▸ Activity
Every line with the string "retire" must be copied from the entries below.

▸ Saved entries

From an optimization exercise on the open Yosys and OpenROAD flow, aimed at small area, a short achievable clock period and few clock cycles; shortcuts taken in it are not production practice.
In this exercise RTL edits were held to simulation tests only and were not proved equivalent to the original.
Power is estimated from default activity; no workload was simulated.

File: flow/run.sh
#!/bin/bash
# synth_recipe.tcl (not shown) runs the flow's synth.tcl, then flattens the netlist and writes it again
# the make line also repeats each setting of config.mk as NAME=value (left out here)
make -C /OpenROAD-flow-scripts/flow DESIGN_CONFIG=/design/flow/config.mk WORK_HOME=/design/flow/orfs CLKGATE_MAP_FILE= SYNTH_SCRIPT=/design/flow/synth_recipe.tcl finish
File: flow/config.mk
export PLATFORM = sky130hd
export DESIGN_NAME = qr_segdec
export DESIGN_NICKNAME = qr_segdec
export VERILOG_FILES = /design/flow/design.v
export SDC_FILE = /design/flow/constraint.sdc
export NUM_CORES = 4
export LEC_CHECK = 0
export ABC_AREA = 1
export CAP_MARGIN = 20
export CORE_MARGIN = 2
export CORE_UTILIZATION = 40
export PLACE_DENSITY = 0.6
export SLEW_MARGIN = 20
File: flow/constraint.sdc
create_clock -name core_clock -period 11.0 [get_ports {clk}]
set_input_delay 2.2000 -clock core_clock [delete_from_list [all_inputs] [get_ports {clk}]]
set_output_delay 2.2000 -clock core_clock [all_outputs]
set_load 0.01 [all_outputs]
File: flow/design.v
module qr_alnum (
    input  wire [5:0] idx,
    output reg  [7:0] chr
);
  always @(*) begin
    case (idx)
      6'd0:  chr = 8'h30; 6'd1:  chr = 8'h31; 6'd2:  chr = 8'h32; 6'd3:  chr = 8'h33;
      6'd4:  chr = 8'h34; 6'd5:  chr = 8'h35; 6'd6:  chr = 8'h36; 6'd7:  chr = 8'h37;
      6'd8:  chr = 8'h38; 6'd9:  chr = 8'h39; 6'd10: chr = 8'h41; 6'd11: chr = 8'h42;
      6'd12: chr = 8'h43; 6'd13: chr = 8'h44; 6'd14: chr = 8'h45; 6'd15: chr = 8'h46;
      6'd16: chr = 8'h47; 6'd17: chr = 8'h48; 6'd18: chr = 8'h49; 6'd19: chr = 8'h4A;
      6'd20: chr = 8'h4B; 6'd21: chr = 8'h4C; 6'd22: chr = 8'h4D; 6'd23: chr = 8'h4E;
      6'd24: chr = 8'h4F; 6'd25: chr = 8'h50; 6'd26: chr = 8'h51; 6'd27: chr = 8'h52;
      6'd28: chr = 8'h53; 6'd29: chr = 8'h54; 6'd30: chr = 8'h55; 6'd31: chr = 8'h56;
      6'd32: chr = 8'h57; 6'd33: chr = 8'h58; 6'd34: chr = 8'h59; 6'd35: chr = 8'h5A;
      6'd36: chr = 8'h20; 6'd37: chr = 8'h24; 6'd38: chr = 8'h25; 6'd39: chr = 8'h2A;
      6'd40: chr = 8'h2B; 6'd41: chr = 8'h2D; 6'd42: chr = 8'h2E; 6'd43: chr = 8'h2F;
      default: chr = 8'h3A;
    endcase
  end
endmodule
module qr_segdec (
    input  wire        clk,
    input  wire        rst,
    input  wire        start,
    input  wire [5:0]  version,
    input  wire [11:0] ndata,
    output wire        busy,
    input  wire        in_valid,
    input  wire [7:0]  in_data,
    output wire        in_ready,
    output reg         out_valid,
    output reg  [7:0]  out_char,
    output reg         seg_valid,
    output reg  [1:0]  seg_cls,
    output reg  [3:0]  seg_ind,
    output reg  [15:0] seg_len,
    output reg         seg_trunc,
    output reg         seg_bad,
    output reg  [12:0] seg_n,
    output reg  [14:0] seg_pos
);
  localparam BW = 22;                  
  localparam P_MODE = 2'd0;
  localparam P_LEN  = 2'd1;
  localparam P_DATA = 2'd2;
  function [16:0] addc(input [15:0] a, input [15:0] b, input ci);
    integer i;
    reg c;
    reg [15:0] s;
    begin
      c = ci;
      for (i = 0; i < 16; i = i + 1) begin
        s[i] = a[i] ^ b[i] ^ c;
        c    = (a[i] & b[i]) | (c & (a[i] ^ b[i]));
      end
      addc = {c, s};
    end
  endfunction
  function ge(input [15:0] a, input [15:0] b);    
    reg [16:0] t;
    begin
      t  = addc(a, ~b, 1'b1);
      ge = t[16];
    end
  endfunction
  function [15:0] add(input [15:0] a, input [15:0] b);
    reg [16:0] t;
    begin
      t   = addc(a, b, 1'b0);
      add = t[15:0];
    end
  endfunction
  function [15:0] sub(input [15:0] a, input [15:0] b);
    reg [16:0] t;
    begin
      t   = addc(a, ~b, 1'b1);
      sub = t[15:0];
    end
  endfunction
  function [3:0] add3(input [3:0] v);
    begin
      add3[3] = v[3] | (v[2] & (v[1] | v[0]));
      add3[2] = (v[3] & v[0]) | (v[2] & ~v[1] & ~v[0]);
      add3[1] = (v[3] & ~v[0]) | (~v[2] & v[1]) | (v[1] & v[0]);
      add3[0] = (v[3] & ~v[0]) | (~v[3] & ~v[2] & v[0]) | (v[2] & v[1] & ~v[0]);
    end
  endfunction
  function [11:0] bcd10(input [9:0] v);
    integer i;
    reg [21:0] s;
    begin
      s = {12'd0, v};
      for (i = 0; i < 10; i = i + 1) begin
        s[13:10] = add3(s[13:10]);
        s[17:14] = add3(s[17:14]);
        s[21:18] = add3(s[21:18]);
        s = s << 1;
      end
      bcd10 = s[21:10];
    end
  endfunction
  function [11:0] div360(input [11:0] v);
    integer k;
    reg [11:0] t;
    reg [2:0]  q;
    begin
      t = v;
      for (k = 2; k >= 0; k = k - 1) begin
        q[k] = (t >= (12'd360 << k));
        if (q[k]) t = t - (12'd360 << k);
      end
      div360 = {q, t[8:0]};
    end
  endfunction
  reg          busy_r;
  reg          fin;         
  reg  [1:0]   phase;
  reg  [1:0]   vcl;         
  reg  [BW-1:0] bbuf;       
  reg  [4:0]   cnt;
  reg  [5:0]   sh;          
  reg          shv;         
  reg  [11:0]  rcw;         
  reg          rdy;
  reg  [12:0]  rem;         
  reg          xv;
  reg          xs;          
  reg  [1:0]   xk;          
  reg  [11:0]  xx;          
  reg  [1:0]   dn;          
  reg  [11:0]  dd;          
  assign busy     = busy_r;
  assign in_ready = rdy;
  wire take = in_valid && rdy;
  reg  rem0, rem1, rem2;     
  wire rem3p = !rem0 && !rem1 && !rem2;
  reg [4:0] gw;
  reg [1:0] gk;
  always @(*) begin
    gk = 2'd1;
    case (phase)
      P_MODE: gw = 5'd4;
      P_LEN:  gw = rem[4] ? {1'b0, rem[3:0]} : 5'd8;
      default: begin
        if (seg_cls == 2'd0) begin
          if (rem3p)     begin gw = 5'd10; gk = 2'd3; end
          else if (rem2) begin gw = 5'd7;  gk = 2'd2; end
          else           begin gw = 5'd4;  gk = 2'd1; end
        end else if (seg_cls == 2'd1) begin
          if (rem1)      begin gw = 5'd6;  gk = 2'd1; end
          else           begin gw = 5'd11; gk = 2'd2; end
        end else begin
          gw = 5'd8;
        end
      end
    endcase
  end
  wire        have    = !sh[5];
  wire [BW-1:0] shifted = bbuf >> sh[4:0];
  reg  [10:0] x;
  integer j;
  always @(*) begin
    for (j = 0; j < 11; j = j + 1)
      x[j] = shifted[j] && (gw > j);
  end
  wire [3:0] mode = bbuf[7:4];
  reg [3:0] lw8;
  always @(*) begin
    case (mode)
      4'b0001: lw8 = (vcl == 2'd0) ? 4'd2 : (vcl == 2'd1) ? 4'd4 : 4'd6;
      4'b0010: lw8 = (vcl == 2'd0) ? 4'd1 : (vcl == 2'd1) ? 4'd3 : 4'd5;
      default: lw8 = (vcl == 2'd0) ? 4'd0 : 4'd8;
    endcase
  end
  wire        fits = (rcw[11:1] != 11'd0) || (rcw[0] ? (!sh[5] || sh[4:3] == 2'b11) : !sh[5]);
  reg xbad;
  always @(*) begin
    if (seg_cls == 2'd0)
      xbad = (xk == 2'd3) ? (xx[9:0] >= 10'd1000) :
             (xk == 2'd2) ? (xx[6:0] >= 7'd100) : (xx[3:0] >= 4'd10);
    else if (seg_cls == 2'd1)
      xbad = (xk == 2'd2) ? (xx[10:0] >= 11'd2025) : (xx[5:0] >= 6'd45);
    else
      xbad = 1'b0;
  end
  wire        alnum = (seg_cls == 2'd1);
  wire [11:0] dv    = div360(xs ? {xx[8:0], 3'd0} : {1'b0, xx[10:0]});
  wire [11:0] xdd   = (seg_cls == 2'd0) ? bcd10(xx[9:0]) :
                      alnum ? {xx[11:9], dv[11:9], dv[8:3]} : {4'd0, xx[7:0]};
  wire d_free  = !dn[1];                     
  wire x_bad   = xv && !xs && xbad;
  wire x_step  = xv && !xs && !xbad && alnum;
  wire retire  = xv && d_free && (alnum ? xs : !xbad);
  wire x_ready = !xv || retire;
  wire [5:0] idx   = dn[1] ? dd[11:6] : dd[5:0];
  wire [3:0] digit = dn[1] ? (dn[0] ? dd[11:8] : dd[7:4]) : dd[3:0];
  wire [7:0] c_tab;
  qr_alnum u_alnum (.idx(idx), .chr(c_tab));
  wire [7:0] head = (seg_cls == 2'd2) ? dd[7:0] : alnum ? c_tab : {4'h3, digit};
  wire run     = busy_r && !fin;
  wire e_mode  = run && (phase == P_MODE) && have;
  wire e_len   = run && (phase == P_LEN) && have;
  wire e_data  = run && (phase == P_DATA) && x_ready;
  wire e_end   = e_data && rem0;
  wire e_tr    = e_data && shv && !rem0 && !fits;
  wire e_grp   = e_data && shv && !rem0 && fits && have;
  wire e_cons  = e_mode || e_len || e_grp;
  wire req1 = (rem == 13'd1), req2 = (rem == 13'd2), req3 = (rem == 13'd3);
  wire req4 = (rem == 13'd4), req5 = (rem == 13'd5);
  wire g_rem0 = gk[1] ? (gk[0] ? req3 : req2) : req1;
  wire g_rem1 = gk[1] ? (gk[0] ? req4 : req3) : req2;
  wire g_rem2 = gk[1] ? (gk[0] ? req5 : req4) : req3;
  wire       post_r1 = (phase == P_DATA) && g_rem1;
  wire       post_r2 = (phase == P_DATA) && g_rem2;
  reg  [4:0] gw_post;
  always @(*) begin
    if (phase == P_MODE)
      gw_post = {1'b0, lw8};
    else if (phase == P_LEN && rem[4])
      gw_post = 5'd8;
    else if (seg_cls == 2'd0)
      gw_post = post_r2 ? 5'd7 : post_r1 ? 5'd4 : 5'd10;
    else if (seg_cls == 2'd1)
      gw_post = post_r1 ? 5'd6 : 5'd11;
    else
      gw_post = 5'd8;
  end
  wire [5:0] sh_cons = sh - {1'b0, gw_post};
  wire [4:0]  cnt_after = e_cons ? sh[4:0] : cnt;
  wire [4:0]  cnt_next  = take ? cnt_after + 5'd8 : cnt_after;
  wire [5:0]  sh_base   = !shv   ? {1'b0, cnt} - {1'b0, gw} :
                          e_cons ? sh_cons : sh;
  wire [5:0]  sh_next   = take ? sh_base + 6'd8 : sh_base;
  wire [15:0] len_next  = {seg_len[7:0], x[7:0]};
  wire        len_small = (len_next[15:2] == 14'd0) && (len_next[1:0] != 2'd0);
  wire [11:0] rcw_dec   = rcw - 12'd1;
  wire [14:0] pos_add   = seg_pos + {10'd0, gw};
  wire [12:0] rem_sub   = rem - {11'd0, gk};
  wire [12:0] n_inc     = seg_n + 13'd1;
  always @(posedge clk) begin
    if (take) bbuf <= {bbuf[BW-9:0], in_data};
    cnt <= cnt_next;
    sh  <= sh_next;
    if (take) rcw <= rcw_dec[11:0];
    if (rst) begin
      busy_r    <= 1'b0;
      rdy       <= 1'b0;
      out_valid <= 1'b0;
      seg_valid <= 1'b0;
    end else if (!busy_r) begin
      busy_r    <= start;
      rdy       <= start;
      out_valid <= 1'b0;
      seg_valid <= 1'b0;
    end else begin
      rdy       <= !fin && (take ? (cnt_after <= BW - 16) : (cnt_after <= BW - 8)) && !seg_valid;
      out_valid <= (dn != 2'd0);
      seg_valid <= fin && !xv && !dn[1] && !seg_valid;
      if (seg_valid) busy_r <= 1'b0;
    end
    if (!busy_r) begin
        fin       <= 1'b0;
        phase     <= P_MODE;
        vcl       <= (version <= 6'd9) ? 2'd0 : (version <= 6'd26) ? 2'd1 : 2'd2;
        cnt       <= 5'd0;
        sh        <= 6'b111100;
        shv       <= 1'b1;
        rcw       <= ndata;
        xv        <= 1'b0;
        dn        <= 2'd0;
        seg_len   <= 16'd0;
        seg_trunc <= 1'b0;
        seg_bad   <= 1'b0;
        seg_n     <= 13'd0;
        seg_pos   <= 15'd0;
    end else begin
      if (e_cons) seg_pos <= pos_add[14:0];
      shv <= 1'b1;
      if (e_mode) begin
        seg_ind <= mode;
        rem     <= {8'd0, 1'b1, lw8};
        phase   <= P_LEN;
        case (mode)
          4'b0001: seg_cls <= 2'd0;
          4'b0010: seg_cls <= 2'd1;
          4'b0100: seg_cls <= 2'd2;
          default: begin seg_cls <= 2'd3; fin <= 1'b1; end
        endcase
      end
      if (e_len) begin
        if (!rem[4]) begin
          seg_len <= len_next;
          rem     <= (len_next[15:13] != 3'd0) ? 13'h1fff : len_next[12:0];
          rem0    <= (len_next == 16'd0);
          rem1    <= (len_next == 16'd1);
          rem2    <= (len_next == 16'd2);
          phase   <= P_DATA;
          shv     <= !len_small;
        end else begin
          seg_len <= {8'd0, x[7:0]};
          rem     <= 13'd0;
        end
      end
      if (e_end) fin <= 1'b1;
      if (e_tr) begin fin <= 1'b1; seg_trunc <= 1'b1; end
      if (retire) xv <= 1'b0;
      if (x_step) begin
        xs <= 1'b1;
        xx <= dv;
      end
      if (x_bad) begin
        xv      <= 1'b0;
        seg_bad <= 1'b1;
        fin     <= 1'b1;
      end
      if (e_grp) begin
        xv  <= 1'b1;
        xs  <= 1'b0;
        xk  <= gk;
        xx  <= {1'd0, x};
        rem  <= rem_sub[12:0];
        rem0 <= g_rem0;
        rem1 <= g_rem1;
        rem2 <= g_rem2;
      end
      if (dn != 2'd0) begin
        out_char <= head;
        dn       <= {dn[1] & dn[0], !dn[0]};
        seg_n    <= n_inc[12:0];
      end
      if (retire) begin
        dn <= xk;
        dd <= xdd;
      end
    end
  end
endmodule
==> results of run 1 <==
-- sequential cells by signal (all words and copies together) (netlist names), 5 cells and up --
register,flops
bbuf,22
xx,12
seg_pos,15
seg_len,16
out_char,8
sh,6
rem,13
seg_n,13
dd,12
rcw,12
cnt,5
-- power groups by stage --
stage                     logic (W)  registers [W]  clock network (W)
after floorplan            0.000115       0.000681                  0
after global placement     0.000159       0.000691                  0
after detailed placement   0.000160       0.000691                  0
after CTS                  0.000160       0.000677           0.000627
after global routing       0.000184       0.000680           0.000650
final                      0.000162       0.000678           0.000613
-- synthesized netlist by cell type (all sizes together) (2+ instances only) --
cell type    n  area (um^2)
o2111ai      2         17.5
a211oi       4         30.0
clkinv       4         15.0
nor2       159          647
buf         25          158
o32ai        2         17.5
edfxtp      93         2790
a21oi       85          429
nor3        29          145
o21a         4         30.0
o41ai        2         17.5
xnor2       13          114
dfxtp       68         1360
nand3      103          551
a221o        2         20.0
inv        188          706
clkbuf      32          120
o31ai        4         30.0
ha          30          375
and3         2         12.5
fa           4         80.1
nand2      450         1800
nor3b        4         30.0
a21boi       4         30.0
a31oi       14         87.6
o21ai      141          717
xor2        16          140
nor4         3         18.8
a22oi        9         67.6
and2         2         15.0
nand4       23          150
o22ai        9         56.3
or2         10         62.6
nand3b       4         30.0
o211ai      12         90.1
-- critical path: cells and delay by family, from the launching register on --
family	cells	cell delay (ps)
AND/OR/NAND/NOR	9	1820
buffers and inverters	4	490
adder cells (fa/ha/maj)	2	590
flip-flops	1	560
AO/OA/AOI/OAI	10	1310
-- layer usage --
metal / vias to the layer above / wire length, um / global-route usage
li1: 5335 / - / -
met1: 4743 / 13800 / 0.277
met2: 320 / 14200 / 0.354
met3: 54 / 1470 / 0.0337
met4: 0 / 828 / 0.0777
met5: - / 0 / 0
-- per-stage QoR --
stage	cell area [um^2]	total power (W)	hold WS [ps]	instances
2_1_floorplan	11100	0.000796	427	1569
3_3_place_gp	12300	0.000850	439	1985
3_5_place_dp	12300	0.000850	449	1985
4_1_cts	12900	0.00147	458	2017
5_1_grt	12900	0.00151	490	2017
6_report	12900	0.00145	453	2017
-- worst max-delay path by stage --
stage	end	slack, ps	cells past startpoint
after global routing	sh[4]	5630	25
after global placement	sh[4]	6400	25
after detailed placement	sh[4]	6200	25
final	sh[4]	6100	25
after floorplan	sh[4]	7240	26
after CTS	sh[4]	6180	25
-- cells by family (layout without fill, tap and decap cells) --
logic type / count (synthesis) / after routing
AO/OA/AOI/OAI: 305 / 305
XOR/XNOR: 29 / 29
adder cells (fa/ha/maj): 34 / 34
buffers and inverters: 249 / 325
flip-flops: 161 / 161
multiplexers: 1 / 1
AND/OR/NAND/NOR: 790 / 790
-- area by class of cell --
class / instances / area (um^2)
Clock buffer: 18 / 429
Clock inverter: 14 / 175
Multi-Input combinational cell: 1159 / 5930
Tap cell: 372 / 465
Sequential cell: 161 / 4150
Inverter: 192 / 721
Timing Repair Buffer: 101 / 991
Fill cell: 2667 / 14200
==> run summary, run 1 <==
* Post_cts resized at 0
* Total CTS buffers at 17
* Clk buf depth at 2
* CTS Hold Buffers Added at 0
* Peak supply drop at 0.0664 mV
* Power Internal at 0.00106 W
* Final setup fails at 0
* Sequential element share of the synthesized area at 0.375
* Place WS at 6200 ps
* Hold Path Class: flip-flop to flip-flop
* Crit path launch type: flip-flop
* Simple-gate share of the synthesized area at 0.313
* Crit. End Element: flip-flop
* CTS sink cnt at 161
* Total wire length at 30300 um
* Flop2flop setup slack at 6100 ps
* Worst path arrival time at 5210 ps
* Clock skew at 21.0 ps
* IO buf count at 93
* Syn Inst Count at 1569
* Area grow syn2layout at 16.1%
* CP Class: flip-flop to flip-flop
* Min Tclk post-route at 4900 ps
* Post CTS Setup Buffer Count at 0
* Hold path cells at 2
* FFs w/ async S/R, synth at 0
* Clock power share at 0.422
* CP Launch Point: seg_cls[1]
* Outcome: complete, no violations
* Clock Latency Late Sink at 440 ps
* Synth Net Count at 1633
* Switching Share at 0.271
* Routability congestion estimate at 0.941
* Ys flop type: edfxtp_1
* Final period util at 0.445
* WP data required at 11310 ps
* Slew @ Worst Pin at 1010 ps
* Synth Area in Compound Gates at 0.157
* Min-delay src: seg_trunc
* Crit-path max cell delay at 660 ps
* Seq cells post-synth at 161
* # DRC at 0
* Routed WL per cell at 15.0 um
* Fmax at 204 MHz
* DRT iter0 DRCs at 982
* Vias in the first global route at 9824
* Clock transition at path regs at 70 ps
* Final HPWL DP at 22900 um
* Syn_area_per_cell at 7.06 um^2
* Post-synth cell types at 65
* DR pass1 iterations at 6
* Largest family of logic cells by synthesized area: simple AND/OR/NAND/NOR gates
* P_leak at 5.37 nW
* Worst Hold End: seg_trunc
* Comb pwr share at 0.112
* Most frequent cells in the layout: nand2_1, inv_1, nor2_1, o21ai_0, nand3_1
* Max Cap Viol at 0
* First-pass GRT wire length at 49400 um
* Worst R2R Start: seg_cls[1]
* Synth Area in Adders at 0.0411
* Routed vias at 10500
* Pwr dens at 113 nW/um^2
* Slew headroom at 0.325
* Root buf cell: clkbuf_16
* Diodes inserted at 0
* Sw Pwr at 0.000394 W
* Pins Over Slew Limit at 0
* Leading cell type in the layout, fill and taps excluded: nand2_1
* CTS tree: yes
* Die Area at 29100 um^2
* Syn Std Cell Area at 11100 um^2
* Worst-path maximum fanout at 13
* Site row count at 60
* Xor and xnor area share after synthesis at 0.0229
* RSZ-0062 raised after global routing: false
* Final worst setup slack at 6100 ps
* Antenna Nets Post-Route at 0
* Fraction of layout instances using a drive strength above 1 at 0.0620
* Tot GR Track Use at 0.212
* Die height at 170 um
* Synthesis Warnings at 2
* Final core occ at 0.475
* Post-synth EDFFs at 93
* Multiplexer share of the synthesized area at 0.000903
* Fin Setup TNS at 0 ps
* Nets@finish at 1696
* Io pins at 94
* Die width at 170 um
* GRT Residual Overflow at 0
* Reg2Reg Depth at 25
* Starting Density at 0.409
* Final Hold Vio Count at 0
* Initial antenna violation count at 0
* Sequential share of power at 0.467
* H-tree depth at 4
* Core ar. at 27100 um^2
* Largest net degree at the start of global routing at 59
* Slowest-stage cell, CP: nor2_1
* Vias per cell at 5.18
* RR Endpoint: sh[4]
Testbench counts, summed over its fixed seeds: cycles 80,989.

▸ Result of the exercise
  wire retire  = xv && d_free && (alnum ? xs : !xbad);
  wire x_ready = !xv || retire;
      if (retire) xv <= 1'b0;
      if (retire) begin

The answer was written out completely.